September in a whole picture

it seems to me like september month wants me to work harder.

last hari raya haji holiday I went to Bali and I should give you my impression about Bali. last time I told you that I don't want to expect with this place. Even though I have read about the places and history, I was still nervous to go there. but then, Bali makes me sing and dance. it was kinda like therapeutic place to calm yourself and go back to the nature. Amaze yourself with mountains, lush and green hills, deep blue sea and simply just walk and enjoy the view. I felt rejuvenated.

then, after the holiday, the reality came dragging me in and I had to go to CEFR Course for 5 freaking days in Bandar Tenggara. Still can't tell you much about it cause it's pretty private and confidential. now, talking about the welfare the we got? I got a lot of complains regarding this actually. but I kinda felt tired to think over things like this it just turns me into a bad mood. so, there's no need to elaborate more on that cause I'll be dragging along about the jpn, ministry and whatnot. and that, would be a looooooong story. okay, so here's the news.
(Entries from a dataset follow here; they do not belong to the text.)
**config.mk**
```make
export PLATFORM = sky130hd
export DESIGN_NAME = key_search_scheduler_flat
export DESIGN_NICKNAME = d
export VERILOG_FILES = /design/src/rtl/key_search_scheduler_pkg.sv /design/src/rtl/key_search_scheduler_if.sv /design/src/rtl/key_search_scheduler_rr_arbiter.sv /design/src/rtl/key_search_scheduler.sv /design/src/flat_wrapper.sv
export SDC_FILE = /design/constraint.sdc
export NUM_CORES = 1
export LEC_CHECK = 0
export ABC_CLOCK_PERIOD_IN_PS = 2100
export CAP_MARGIN = 10
export CORE_MARGIN = 10
export CORE_UTILIZATION = 40
export DETAILED_ROUTE_END_ITERATION = 8
export GPL_TIMING_DRIVEN = 0
export PLACE_DENSITY = 0.67
export SLEW_MARGIN = 20
export SYNTH_ARGS = -nofsm -noshare
export SYNTH_HDL_FRONTEND = slang
export SYNTH_SLANG_ARGS = --single-unit
```
**constraint.sdc**
```tcl
create_clock -name clk -period 2.1 [get_ports clk]
set_clock_uncertainty 0.05 [all_clocks]
set_input_delay 0.42 -clock clk [delete_from_list [all_inputs] [get_ports clk]]
set_output_delay 0.42 -clock clk [all_outputs]
set_load 0.02 [all_outputs]
```
--- src/rtl/ml_enc_64to6_pkg.sv ---
// Shared constants and state encoding for the 64-row match-line encoder.
package ml_enc_64to6_pkg;

  localparam int ML_ROWS   = 64;
  localparam int ML_ADDR_W = 6;

  typedef enum logic {
    ST_IDLE = 1'b0,
    ST_SCAN = 1'b1
  } ml_state_e;

  localparam bit SCAN_LO_FIRST = 1'b0;
  localparam bit SCAN_HI_FIRST = 1'b1;

endpackage

--- src/rtl/ml_enc_64to6_prio_enc_8to3.sv ---
// 8-to-3 priority encoder with selectable direction; the inverse of the 3-to-8 row decoder.
module prio_enc_8to3 (
  input  logic [7:0] req,
  input  logic       hi_first,
  output logic [2:0] idx,
  output logic       any
);

  always_comb begin
    idx = 3'd0;
    if (hi_first) begin
      for (int i = 0; i < 8; i++) begin
        if (req[i]) idx = 3'(i);
      end
    end else begin
      for (int i = 7; i >= 0; i--) begin
        if (req[i]) idx = 3'(i);
      end
    end
  end

  assign any = |req;

endmodule

--- src/rtl/ml_enc_64to6.sv ---
// Match-line encoder: captures an active-low 64-bit hit vector and streams
// the row address of every hit, one per handshake, in priority order.
//
//   state   | meaning
//   --------+-------------------------------------------------
//   ST_IDLE | no pending hits; waiting for load
//   ST_SCAN | pend non-zero; hit_addr/hit_last presented
module ml_enc_64to6
  import ml_enc_64to6_pkg::*;
#(
  parameter int ADDR_W   = ML_ADDR_W,
  parameter bit SCAN_DIR = SCAN_LO_FIRST
) (
  input  logic                   clk,
  input  logic                   rst_n,
  input  logic [(1<<ADDR_W)-1:0] match_n,
  input  logic                   load,
  input  logic                   abort,
  output logic                   busy,
  output logic                   hit_valid,
  input  logic                   hit_ready,
  output logic [ADDR_W-1:0]      hit_addr,
  output logic                   hit_last,
  output logic [ADDR_W:0]        hit_count,
  output logic                   multi_hit,
  output logic                   no_hit
);

  localparam int ROWS = 1 << ADDR_W;
  localparam logic [ROWS-1:0] ONE = 1;

  ml_state_e          state;
  logic [ROWS-1:0]    pend;
  logic [ROWS-1:0]    cap;
  logic [ADDR_W:0]    cap_cnt;
  logic [ADDR_W-1:0]  addr_q;
  logic [ADDR_W-1:0]  enc_addr;
  logic [7:0]         grp_any;
  logic [2:0]         grp_idx;
  logic [2:0]         off_idx;
  logic [7:0]         grp_bits;
  logic               any_grp;
  logic               any_off;
  logic               pend_single;
  logic               hs;
  logic               load_acc;
  logic               hi_first;

  assign hi_first = (SCAN_DIR == SCAN_HI_FIRST);
  assign cap      = ~match_n;

  always_comb begin
    cap_cnt = '0;
    for (int i = 0; i < ROWS; i++) begin
      cap_cnt = cap_cnt + (ADDR_W+1)'(cap[i]);
    end
  end

  always_comb begin
    grp_any = '0;
    for (int g = 0; g < 8; g++) begin
      grp_any[g] = |pend[g*8 +: 8];
    end
  end

  // Two-level encode: pick the winning group of 8, then the winning bit inside it.
  prio_enc_8to3 u_enc_grp (
    .req      (grp_any),
    .hi_first (hi_first),
    .idx      (grp_idx),
    .any      (any_grp)
  );

  assign grp_bits = pend[{grp_idx, 3'b000} +: 8];

  prio_enc_8to3 u_enc_off (
    .req      (grp_bits),
    .hi_first (hi_first),
    .idx      (off_idx),
    .any      (any_off)
  );

  assign enc_addr    = {grp_idx, off_idx};
  assign pend_single = any_grp & any_off & ((pend & (pend - ONE)) == '0);

  assign busy      = (state == ST_SCAN);
  assign hit_valid = busy;
  assign hit_last  = busy & pend_single;
  assign hit_addr  = busy ? enc_addr : addr_q;

  assign hs       = hit_valid & hit_ready;
  assign load_acc = load & ~abort & (~busy | (hs & hit_last));

  always_ff @(posedge clk or negedge rst_n) begin
    if (!rst_n) begin
      state     <= ST_IDLE;
      pend      <= '0;
      addr_q    <= '0;
      hit_count <= '0;
      multi_hit <= 1'b0;
      no_hit    <= 1'b0;
    end else begin
      no_hit <= 1'b0;
      if (busy) addr_q <= enc_addr;

      if (abort) begin
        pend  <= '0;
        state <= ST_IDLE;
      end else if (load_acc) begin
        pend      <= cap;
        hit_count <= cap_cnt;
        multi_hit <= (cap_cnt >= (ADDR_W+1)'(2));
        if (cap != '0) begin
          state <= ST_SCAN;
        end else begin
          state  <= ST_IDLE;
          no_hit <= 1'b1;
        end
      end else if (hs) begin
        pend <= pend & ~(ONE << enc_addr);
        if (hit_last) state <= ST_IDLE;
      end
    end
  end

endmodule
I was appointed to be the main committee member for cefr for my district. when I first received the letter I was 'what the hell?' so now like I'm confused. are they simply selected people now? but I took it in positive side, probably there's a reason why I was chosen. Setiap benda yang terjadi mesti ada hikmah di sebaliknya. Me and sharvin were selected to be honest. Both of us are still young after graduates teachers who still trying to keep ourselves in school. trying to focus on our students and school. I don't know what they're thinking actually but I believe and really really really hope that the picked us for a reason and not blindly cause I might get offended it they did that.

right, so we went for a course there. Had our sessions from morning til night and I couldn't tell whether my brain can take it or not cause it seems to me my brain is trying to adjust with everything that been taught back during college days. it's not totally opposite but there's some adjustment and improvement (they said) of the syllabus (they said). I don't know how to give opinions about our education system anymore but as long as I live and breathe as a teacher, I need to have an accountability to accept changes for a sake of our future generations and hoping that the people up there know what they're doing.
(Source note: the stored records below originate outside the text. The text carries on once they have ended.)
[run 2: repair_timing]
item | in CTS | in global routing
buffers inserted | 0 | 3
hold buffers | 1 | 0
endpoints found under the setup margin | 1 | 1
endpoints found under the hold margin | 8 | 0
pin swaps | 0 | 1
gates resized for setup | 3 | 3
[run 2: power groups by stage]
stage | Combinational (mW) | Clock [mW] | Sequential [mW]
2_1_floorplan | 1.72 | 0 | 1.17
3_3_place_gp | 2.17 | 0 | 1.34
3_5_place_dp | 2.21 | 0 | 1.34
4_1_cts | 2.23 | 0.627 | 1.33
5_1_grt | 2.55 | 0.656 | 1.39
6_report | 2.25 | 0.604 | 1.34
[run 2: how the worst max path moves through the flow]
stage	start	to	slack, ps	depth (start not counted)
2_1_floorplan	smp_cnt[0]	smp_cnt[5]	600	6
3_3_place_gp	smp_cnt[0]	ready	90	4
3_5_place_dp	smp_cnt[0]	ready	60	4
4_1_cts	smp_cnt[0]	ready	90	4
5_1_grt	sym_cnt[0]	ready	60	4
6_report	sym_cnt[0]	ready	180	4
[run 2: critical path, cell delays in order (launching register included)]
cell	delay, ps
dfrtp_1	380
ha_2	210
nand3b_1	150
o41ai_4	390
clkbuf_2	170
File: config.mk
export PLATFORM = sky130hd
export DESIGN_NAME = bcd_conv_sched
export DESIGN_NICKNAME = d
export VERILOG_FILES = /design/src/rtl/bcd_conv_sched.sv
export SDC_FILE = /design/constraint.sdc
export NUM_CORES = 1
export LEC_CHECK = 0
export CAP_MARGIN = 20
export CORE_ASPECT_RATIO = 1.5
export CORE_MARGIN = 3
export CORE_UTILIZATION = 30
export DETAILED_ROUTE_END_ITERATION = 6
export PLACE_DENSITY_LB_ADDON = 0.25
export SLEW_MARGIN = 20
export SYNTH_ARGS = -nofsm -noshare
export SYNTH_HDL_FRONTEND = slang
export SYNTH_SLANG_ARGS = --single-unit
File: constraint.sdc
create_clock -name clk -period 2.1 [get_ports clk]
set_clock_uncertainty 0.05 [all_clocks]
set_input_delay 0.63 -clock clk [delete_from_list [all_inputs] [get_ports clk]]
set_output_delay 0.63 -clock clk [all_outputs]
set_load 0.02 [all_outputs]
## src/rtl/jtag_dr_sequencer.sv

```systemverilog
// USER data register sequencer behind the TAP: deserializes TDI bytes into a
// small FIFO toward the solver and serializes a captured result/status word onto TDO.
module jtag_dr_sequencer #(
  parameter int unsigned RESULT_WIDTH = 16,
  parameter int unsigned FIFO_DEPTH   = 4
) (
  input  logic                    tck,
  input  logic                    reset,
  input  logic                    tdi,
  output logic                    tdo,
  input  logic                    ir_is_user,
  input  logic                    capture_dr,
  input  logic                    shift_dr,
  input  logic                    update_dr,
  output logic                    byte_valid,
  output logic [7:0]              byte_data,
  input  logic                    byte_ready,
  input  logic [RESULT_WIDTH-1:0] result_data,
  input  logic                    result_valid,
  output logic                    overflow,
  output logic                    framing_err
);

  localparam int unsigned RW = RESULT_WIDTH + 3;
  localparam int unsigned PW = $clog2(FIFO_DEPTH);
  localparam int unsigned CW = $clog2(FIFO_DEPTH + 1);

  typedef enum logic [1:0] {
    IDLE    = 2'd0,
    CAPTURE = 2'd1,
    SHIFT   = 2'd2,
    UPDATE  = 2'd3
  } state_e;

  state_e state_q, state_d;
  logic   do_capture, do_shift, do_update, do_abort;

  logic [RW-1:0] readout_q, readout_d;
  logic          tdo_q, tdo_d;
  logic [2:0]    cnt_q, cnt_d;
  logic [7:0]    asm_q, asm_d;
  logic          ovf_q, ovf_d;
  logic          fe_q, fe_d;

  logic [7:0]    mem_q [FIFO_DEPTH];
  logic [PW-1:0] wr_ptr_q, wr_ptr_d;
  logic [PW-1:0] rd_ptr_q, rd_ptr_d;
  logic [CW-1:0] count_q, count_d;
  logic          valid_q, valid_d;
  logic [7:0]    data_q, data_d;

  logic          push, push_ok, pop;
  logic [7:0]    push_byte;

  // TAP-phase tracking; strobes are only honoured while USER is selected
  always_comb begin
    state_d    = state_q;
    do_capture = 1'b0;
    do_shift   = 1'b0;
    do_update  = 1'b0;
    do_abort   = 1'b0;
    if (!ir_is_user) begin
      state_d  = IDLE;
      do_abort = 1'b1;
    end else begin
      case (state_q)
        IDLE: begin
          if (capture_dr) begin
            do_capture = 1'b1;
            state_d    = CAPTURE;
          end
        end
        CAPTURE, SHIFT: begin
          if (shift_dr) begin
            do_shift = 1'b1;
            state_d  = SHIFT;
          end else if (update_dr) begin
            do_update = 1'b1;
            state_d   = UPDATE;
          end
        end
        UPDATE: begin
          if (capture_dr) begin
            do_capture = 1'b1;
            state_d    = CAPTURE;
          end else begin
            state_d = IDLE;
          end
        end
        default: state_d = IDLE;
      endcase
    end
  end

  // Shift datapath, sticky flags and FIFO next-state
  always_comb begin
    readout_d = readout_q;
    tdo_d     = tdo_q;
    cnt_d     = cnt_q;
    asm_d     = asm_q;
    ovf_d     = ovf_q;
    fe_d      = fe_q;
    push      = 1'b0;

    if (do_capture) begin
      readout_d = {fe_q, ovf_q, result_valid, result_data};
      cnt_d     = 3'd0;
    end

    if (do_shift) begin
      tdo_d        = readout_q[0];
      readout_d    = {1'b0, readout_q[RW-1:1]};
      asm_d[cnt_q] = tdi;
      cnt_d        = cnt_q + 3'(1);
      push         = (cnt_q == 3'd7);
    end
    push_byte = asm_d;

    if (do_update || do_abort) begin
      if (cnt_q != 3'd0) fe_d = 1'b1;
      cnt_d = 3'd0;
    end

    // A pop in the same cycle frees a slot for a push into a full FIFO
    pop     = valid_q && byte_ready;
    push_ok = push && ((count_q != CW'(FIFO_DEPTH)) || pop);
    if (push && !push_ok) ovf_d = 1'b1;

    wr_ptr_d = push_ok ? wr_ptr_q + PW'(1) : wr_ptr_q;
    rd_ptr_d = pop ? rd_ptr_q + PW'(1) : rd_ptr_q;
    case ({push_ok, pop})
      2'b10:   count_d = count_q + CW'(1);
      2'b01:   count_d = count_q - CW'(1);
      default: count_d = count_q;
    endcase

    valid_d = (count_d != CW'(0));
    data_d  = data_q;
    if (valid_d) begin
      data_d = (push_ok && (wr_ptr_q == rd_ptr_d)) ? push_byte : mem_q[rd_ptr_d];
    end
  end

  always_ff @(posedge tck) begin
    if (reset) begin
      state_q   <= IDLE;
      readout_q <= '0;
      tdo_q     <= 1'b0;
      cnt_q     <= 3'd0;
      asm_q     <= 8'd0;
      ovf_q     <= 1'b0;
      fe_q      <= 1'b0;
      wr_ptr_q  <= '0;
      rd_ptr_q  <= '0;
      count_q   <= '0;
      valid_q   <= 1'b0;
      data_q    <= 8'd0;
    end else begin
      state_q   <= state_d;
      readout_q <= readout_d;
      tdo_q     <= tdo_d;
      cnt_q     <= cnt_d;
      asm_q     <= asm_d;
      ovf_q     <= ovf_d;
      fe_q      <= fe_d;
      wr_ptr_q  <= wr_ptr_d;
      rd_ptr_q  <= rd_ptr_d;
      count_q   <= count_d;
      valid_q   <= valid_d;
      data_q    <= data_d;
    end
  end

  // Storage needs no reset: entries are only read once the count covers them
  always_ff @(posedge tck) begin
    if (!reset && push_ok) mem_q[wr_ptr_q] <= push_byte;
  end

  assign tdo         = tdo_q;
  assign byte_valid  = valid_q;
  assign byte_data   = data_q;
  assign overflow    = ovf_q;
  assign framing_err = fe_q;

endmodule

```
I guess some qualities of teachers have stuck in me a little bit where I feel like there is a need for me to listen first what they're actually delivering. and not straightaway making judgement about it.

and another thing is about seminar pendidikan. crazy la..I feel like september doesn't let me have a room to breathe at all I wanna cryyyyyyyyyyy. Next week I need to discuss with sharvin regarding our presentation of seminar pendidikan. we have sent our project paper and we still didn't get any feedback and they said the date is still on even though we had a one day off for awal muharram. hahahahahah I don't know whether I want to be thankful or regret of applying it. But let me just take it positively, I want that national level of certificate so bad.


next year is even more challenging I can tell.